» MATERIAL FOR THE TASK
******************************
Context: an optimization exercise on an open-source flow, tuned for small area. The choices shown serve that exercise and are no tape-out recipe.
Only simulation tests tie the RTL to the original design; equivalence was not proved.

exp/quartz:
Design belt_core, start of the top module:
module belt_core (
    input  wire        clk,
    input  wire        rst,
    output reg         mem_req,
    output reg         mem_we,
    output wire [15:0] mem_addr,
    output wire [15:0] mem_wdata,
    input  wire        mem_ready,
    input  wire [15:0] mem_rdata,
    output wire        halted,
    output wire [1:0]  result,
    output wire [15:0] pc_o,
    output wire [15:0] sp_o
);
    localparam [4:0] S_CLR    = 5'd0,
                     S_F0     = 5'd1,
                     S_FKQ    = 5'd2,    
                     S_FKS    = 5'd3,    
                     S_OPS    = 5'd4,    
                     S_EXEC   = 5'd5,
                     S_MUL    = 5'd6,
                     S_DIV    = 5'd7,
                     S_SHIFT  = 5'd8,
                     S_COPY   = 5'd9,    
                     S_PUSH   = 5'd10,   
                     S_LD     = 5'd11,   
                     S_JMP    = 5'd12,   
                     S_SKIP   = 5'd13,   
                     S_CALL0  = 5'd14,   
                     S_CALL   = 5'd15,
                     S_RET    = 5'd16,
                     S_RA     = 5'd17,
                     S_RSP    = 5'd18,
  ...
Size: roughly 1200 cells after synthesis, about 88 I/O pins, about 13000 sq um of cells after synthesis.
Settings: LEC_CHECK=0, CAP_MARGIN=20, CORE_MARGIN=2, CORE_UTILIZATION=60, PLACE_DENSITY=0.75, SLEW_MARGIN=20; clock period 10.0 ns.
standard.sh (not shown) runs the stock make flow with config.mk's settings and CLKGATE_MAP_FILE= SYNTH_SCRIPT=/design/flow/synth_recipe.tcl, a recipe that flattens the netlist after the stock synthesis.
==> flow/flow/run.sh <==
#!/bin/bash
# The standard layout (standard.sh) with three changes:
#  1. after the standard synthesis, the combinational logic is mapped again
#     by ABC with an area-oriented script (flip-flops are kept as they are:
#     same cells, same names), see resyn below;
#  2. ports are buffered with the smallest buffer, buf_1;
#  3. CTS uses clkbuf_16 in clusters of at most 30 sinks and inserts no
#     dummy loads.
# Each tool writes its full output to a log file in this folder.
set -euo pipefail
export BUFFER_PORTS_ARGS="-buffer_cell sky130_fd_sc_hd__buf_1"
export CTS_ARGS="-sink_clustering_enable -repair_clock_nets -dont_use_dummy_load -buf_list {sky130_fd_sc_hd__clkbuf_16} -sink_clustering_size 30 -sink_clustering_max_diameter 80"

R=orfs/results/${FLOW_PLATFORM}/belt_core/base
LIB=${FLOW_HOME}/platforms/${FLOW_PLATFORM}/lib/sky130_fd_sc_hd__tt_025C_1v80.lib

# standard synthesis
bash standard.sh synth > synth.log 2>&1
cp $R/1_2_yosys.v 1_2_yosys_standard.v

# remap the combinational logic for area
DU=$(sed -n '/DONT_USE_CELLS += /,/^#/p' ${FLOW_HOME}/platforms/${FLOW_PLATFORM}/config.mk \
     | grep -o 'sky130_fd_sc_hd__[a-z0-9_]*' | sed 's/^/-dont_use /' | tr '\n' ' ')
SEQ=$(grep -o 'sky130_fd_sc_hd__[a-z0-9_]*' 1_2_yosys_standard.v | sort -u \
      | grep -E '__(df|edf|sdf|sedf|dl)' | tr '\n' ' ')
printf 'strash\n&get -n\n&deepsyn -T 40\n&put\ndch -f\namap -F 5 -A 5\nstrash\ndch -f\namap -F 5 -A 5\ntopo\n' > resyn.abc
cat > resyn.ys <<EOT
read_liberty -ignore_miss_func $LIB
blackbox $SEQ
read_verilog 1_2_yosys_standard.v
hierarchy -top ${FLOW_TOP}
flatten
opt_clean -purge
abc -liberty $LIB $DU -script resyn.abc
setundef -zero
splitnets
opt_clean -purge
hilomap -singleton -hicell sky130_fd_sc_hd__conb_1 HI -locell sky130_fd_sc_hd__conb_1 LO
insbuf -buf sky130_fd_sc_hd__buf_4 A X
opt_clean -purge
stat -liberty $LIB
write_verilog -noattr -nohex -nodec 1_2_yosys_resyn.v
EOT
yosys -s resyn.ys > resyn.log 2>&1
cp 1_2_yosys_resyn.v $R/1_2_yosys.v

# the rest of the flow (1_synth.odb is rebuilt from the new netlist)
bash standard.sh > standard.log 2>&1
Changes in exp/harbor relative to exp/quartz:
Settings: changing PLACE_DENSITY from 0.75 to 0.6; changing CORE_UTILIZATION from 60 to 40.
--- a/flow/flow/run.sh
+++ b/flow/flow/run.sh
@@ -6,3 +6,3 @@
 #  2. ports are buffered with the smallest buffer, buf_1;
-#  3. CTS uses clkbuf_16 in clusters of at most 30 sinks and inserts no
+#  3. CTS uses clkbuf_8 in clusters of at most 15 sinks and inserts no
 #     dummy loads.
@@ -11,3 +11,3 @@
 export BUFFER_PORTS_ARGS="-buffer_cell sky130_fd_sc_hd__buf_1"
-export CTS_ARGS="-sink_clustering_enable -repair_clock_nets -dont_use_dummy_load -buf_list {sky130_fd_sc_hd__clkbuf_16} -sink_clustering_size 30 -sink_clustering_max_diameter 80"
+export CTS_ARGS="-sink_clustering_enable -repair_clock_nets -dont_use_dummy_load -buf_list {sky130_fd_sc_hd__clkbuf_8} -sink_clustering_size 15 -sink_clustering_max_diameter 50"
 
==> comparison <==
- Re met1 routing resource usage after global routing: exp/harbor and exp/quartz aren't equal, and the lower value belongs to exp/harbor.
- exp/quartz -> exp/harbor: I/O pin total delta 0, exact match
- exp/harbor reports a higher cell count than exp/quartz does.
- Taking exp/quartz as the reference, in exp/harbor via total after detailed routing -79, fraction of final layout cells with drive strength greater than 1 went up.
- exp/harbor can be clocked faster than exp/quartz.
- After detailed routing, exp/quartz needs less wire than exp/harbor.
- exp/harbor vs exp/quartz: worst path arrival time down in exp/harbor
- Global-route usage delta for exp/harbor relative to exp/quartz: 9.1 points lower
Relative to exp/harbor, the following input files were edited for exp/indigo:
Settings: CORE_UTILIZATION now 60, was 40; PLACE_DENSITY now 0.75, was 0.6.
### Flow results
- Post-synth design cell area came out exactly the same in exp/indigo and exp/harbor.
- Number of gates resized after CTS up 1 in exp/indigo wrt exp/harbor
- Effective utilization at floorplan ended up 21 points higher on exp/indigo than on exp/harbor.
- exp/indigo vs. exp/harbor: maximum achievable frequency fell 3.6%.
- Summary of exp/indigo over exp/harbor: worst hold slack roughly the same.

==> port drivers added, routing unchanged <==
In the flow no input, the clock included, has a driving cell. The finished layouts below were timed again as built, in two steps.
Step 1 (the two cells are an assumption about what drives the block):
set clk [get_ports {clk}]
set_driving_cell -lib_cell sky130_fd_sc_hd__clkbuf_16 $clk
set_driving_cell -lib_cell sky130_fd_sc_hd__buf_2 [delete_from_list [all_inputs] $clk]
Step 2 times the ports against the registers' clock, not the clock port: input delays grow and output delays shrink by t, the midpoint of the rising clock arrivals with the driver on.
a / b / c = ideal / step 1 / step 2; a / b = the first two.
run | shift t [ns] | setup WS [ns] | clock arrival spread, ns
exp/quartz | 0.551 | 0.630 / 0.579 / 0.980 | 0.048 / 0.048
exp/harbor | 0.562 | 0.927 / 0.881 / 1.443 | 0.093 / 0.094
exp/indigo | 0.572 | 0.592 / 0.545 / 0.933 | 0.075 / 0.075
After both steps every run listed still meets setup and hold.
******************************
» TASK OBJECTIVE
Your answer should be the records themselves, returned word for word.

» RESPONSE BELOW
Context: an optimization exercise on an open-source flow, tuned for small area. The choices shown serve that exercise and are no tape-out recipe.
Only simulation tests tie the RTL to the original design; equivalence was not proved.

exp/quartz:
Design belt_core, start of the top module:
module belt_core (
    input  wire        clk,
    input  wire        rst,
    output reg         mem_req,
    output reg         mem_we,
    output wire [15:0] mem_addr,
    output wire [15:0] mem_wdata,
    input  wire        mem_ready,
    input  wire [15:0] mem_rdata,
    output wire        halted,
    output wire [1:0]  result,
    output wire [15:0] pc_o,
    output wire [15:0] sp_o
);
    localparam [4:0] S_CLR    = 5'd0,
                     S_F0     = 5'd1,
                     S_FKQ    = 5'd2,    
                     S_FKS    = 5'd3,    
                     S_OPS    = 5'd4,    
                     S_EXEC   = 5'd5,
                     S_MUL    = 5'd6,
                     S_DIV    = 5'd7,
                     S_SHIFT  = 5'd8,
                     S_COPY   = 5'd9,    
                     S_PUSH   = 5'd10,   
                     S_LD     = 5'd11,   
                     S_JMP    = 5'd12,   
                     S_SKIP   = 5'd13,   
                     S_CALL0  = 5'd14,   
                     S_CALL   = 5'd15,
                     S_RET    = 5'd16,
                     S_RA     = 5'd17,
                     S_RSP    = 5'd18,
  ...
Size: roughly 1200 cells after synthesis, about 88 I/O pins, about 13000 sq um of cells after synthesis.
Settings: LEC_CHECK=0, CAP_MARGIN=20, CORE_MARGIN=2, CORE_UTILIZATION=60, PLACE_DENSITY=0.75, SLEW_MARGIN=20; clock period 10.0 ns.
standard.sh (not shown) runs the stock make flow with config.mk's settings and CLKGATE_MAP_FILE= SYNTH_SCRIPT=/design/flow/synth_recipe.tcl, a recipe that flattens the netlist after the stock synthesis.
==> flow/flow/run.sh <==
#!/bin/bash
# The standard layout (standard.sh) with three changes:
#  1. after the standard synthesis, the combinational logic is mapped again
#     by ABC with an area-oriented script (flip-flops are kept as they are:
#     same cells, same names), see resyn below;
#  2. ports are buffered with the smallest buffer, buf_1;
#  3. CTS uses clkbuf_16 in clusters of at most 30 sinks and inserts no
#     dummy loads.
# Each tool writes its full output to a log file in this folder.
set -euo pipefail
export BUFFER_PORTS_ARGS="-buffer_cell sky130_fd_sc_hd__buf_1"
export CTS_ARGS="-sink_clustering_enable -repair_clock_nets -dont_use_dummy_load -buf_list {sky130_fd_sc_hd__clkbuf_16} -sink_clustering_size 30 -sink_clustering_max_diameter 80"

R=orfs/results/${FLOW_PLATFORM}/belt_core/base
LIB=${FLOW_HOME}/platforms/${FLOW_PLATFORM}/lib/sky130_fd_sc_hd__tt_025C_1v80.lib

# standard synthesis
bash standard.sh synth > synth.log 2>&1
cp $R/1_2_yosys.v 1_2_yosys_standard.v

# remap the combinational logic for area
DU=$(sed -n '/DONT_USE_CELLS += /,/^#/p' ${FLOW_HOME}/platforms/${FLOW_PLATFORM}/config.mk \
     | grep -o 'sky130_fd_sc_hd__[a-z0-9_]*' | sed 's/^/-dont_use /' | tr '\n' ' ')
SEQ=$(grep -o 'sky130_fd_sc_hd__[a-z0-9_]*' 1_2_yosys_standard.v | sort -u \
      | grep -E '__(df|edf|sdf|sedf|dl)' | tr '\n' ' ')
printf 'strash\n&get -n\n&deepsyn -T 40\n&put\ndch -f\namap -F 5 -A 5\nstrash\ndch -f\namap -F 5 -A 5\ntopo\n' > resyn.abc
cat > resyn.ys <<EOT
read_liberty -ignore_miss_func $LIB
blackbox $SEQ
read_verilog 1_2_yosys_standard.v
hierarchy -top ${FLOW_TOP}
flatten
opt_clean -purge
abc -liberty $LIB $DU -script resyn.abc
setundef -zero
splitnets
opt_clean -purge
hilomap -singleton -hicell sky130_fd_sc_hd__conb_1 HI -locell sky130_fd_sc_hd__conb_1 LO
insbuf -buf sky130_fd_sc_hd__buf_4 A X
opt_clean -purge
stat -liberty $LIB
write_verilog -noattr -nohex -nodec 1_2_yosys_resyn.v
EOT
yosys -s resyn.ys > resyn.log 2>&1
cp 1_2_yosys_resyn.v $R/1_2_yosys.v

# the rest of the flow (1_synth.odb is rebuilt from the new netlist)
bash standard.sh > standard.log 2>&1
Changes in exp/harbor relative to exp/quartz:
Settings: changing PLACE_DENSITY from 0.75 to 0.6; changing CORE_UTILIZATION from 60 to 40.
--- a/flow/flow/run.sh
+++ b/flow/flow/run.sh
@@ -6,3 +6,3 @@
 #  2. ports are buffered with the smallest buffer, buf_1;
-#  3. CTS uses clkbuf_16 in clusters of at most 30 sinks and inserts no
+#  3. CTS uses clkbuf_8 in clusters of at most 15 sinks and inserts no
 #     dummy loads.
@@ -11,3 +11,3 @@
 export BUFFER_PORTS_ARGS="-buffer_cell sky130_fd_sc_hd__buf_1"
-export CTS_ARGS="-sink_clustering_enable -repair_clock_nets -dont_use_dummy_load -buf_list {sky130_fd_sc_hd__clkbuf_16} -sink_clustering_size 30 -sink_clustering_max_diameter 80"
+export CTS_ARGS="-sink_clustering_enable -repair_clock_nets -dont_use_dummy_load -buf_list {sky130_fd_sc_hd__clkbuf_8} -sink_clustering_size 15 -sink_clustering_max_diameter 50"
 
==> comparison <==
- Re met1 routing resource usage after global routing: exp/harbor and exp/quartz aren't equal, and the lower value belongs to exp/harbor.
- exp/quartz -> exp/harbor: I/O pin total delta 0, exact match
- exp/harbor reports a higher cell count than exp/quartz does.
- Taking exp/quartz as the reference, in exp/harbor via total after detailed routing -79, fraction of final layout cells with drive strength greater than 1 went up.
- exp/harbor can be clocked faster than exp/quartz.
- After detailed routing, exp/quartz needs less wire than exp/harbor.
- exp/harbor vs exp/quartz: worst path arrival time down in exp/harbor
- Global-route usage delta for exp/harbor relative to exp/quartz: 9.1 points lower
Relative to exp/harbor, the following input files were edited for exp/indigo:
Settings: CORE_UTILIZATION now 60, was 40; PLACE_DENSITY now 0.75, was 0.6.
### Flow results
- Post-synth design cell area came out exactly the same in exp/indigo and exp/harbor.
- Number of gates resized after CTS up 1 in exp/indigo wrt exp/harbor
- Effective utilization at floorplan ended up 21 points higher on exp/indigo than on exp/harbor.
- exp/indigo vs. exp/harbor: maximum achievable frequency fell 3.6%.
- Summary of exp/indigo over exp/harbor: worst hold slack roughly the same.

==> port drivers added, routing unchanged <==
In the flow no input, the clock included, has a driving cell. The finished layouts below were timed again as built, in two steps.
Step 1 (the two cells are an assumption about what drives the block):
set clk [get_ports {clk}]
set_driving_cell -lib_cell sky130_fd_sc_hd__clkbuf_16 $clk
set_driving_cell -lib_cell sky130_fd_sc_hd__buf_2 [delete_from_list [all_inputs] $clk]
Step 2 times the ports against the registers' clock, not the clock port: input delays grow and output delays shrink by t, the midpoint of the rising clock arrivals with the driver on.
a / b / c = ideal / step 1 / step 2; a / b = the first two.
run | shift t [ns] | setup WS [ns] | clock arrival spread, ns
exp/quartz | 0.551 | 0.630 / 0.579 / 0.980 | 0.048 / 0.048
exp/harbor | 0.562 | 0.927 / 0.881 / 1.443 | 0.093 / 0.094
exp/indigo | 0.572 | 0.592 / 0.545 / 0.933 | 0.075 / 0.075
After both steps every run listed still meets setup and hold.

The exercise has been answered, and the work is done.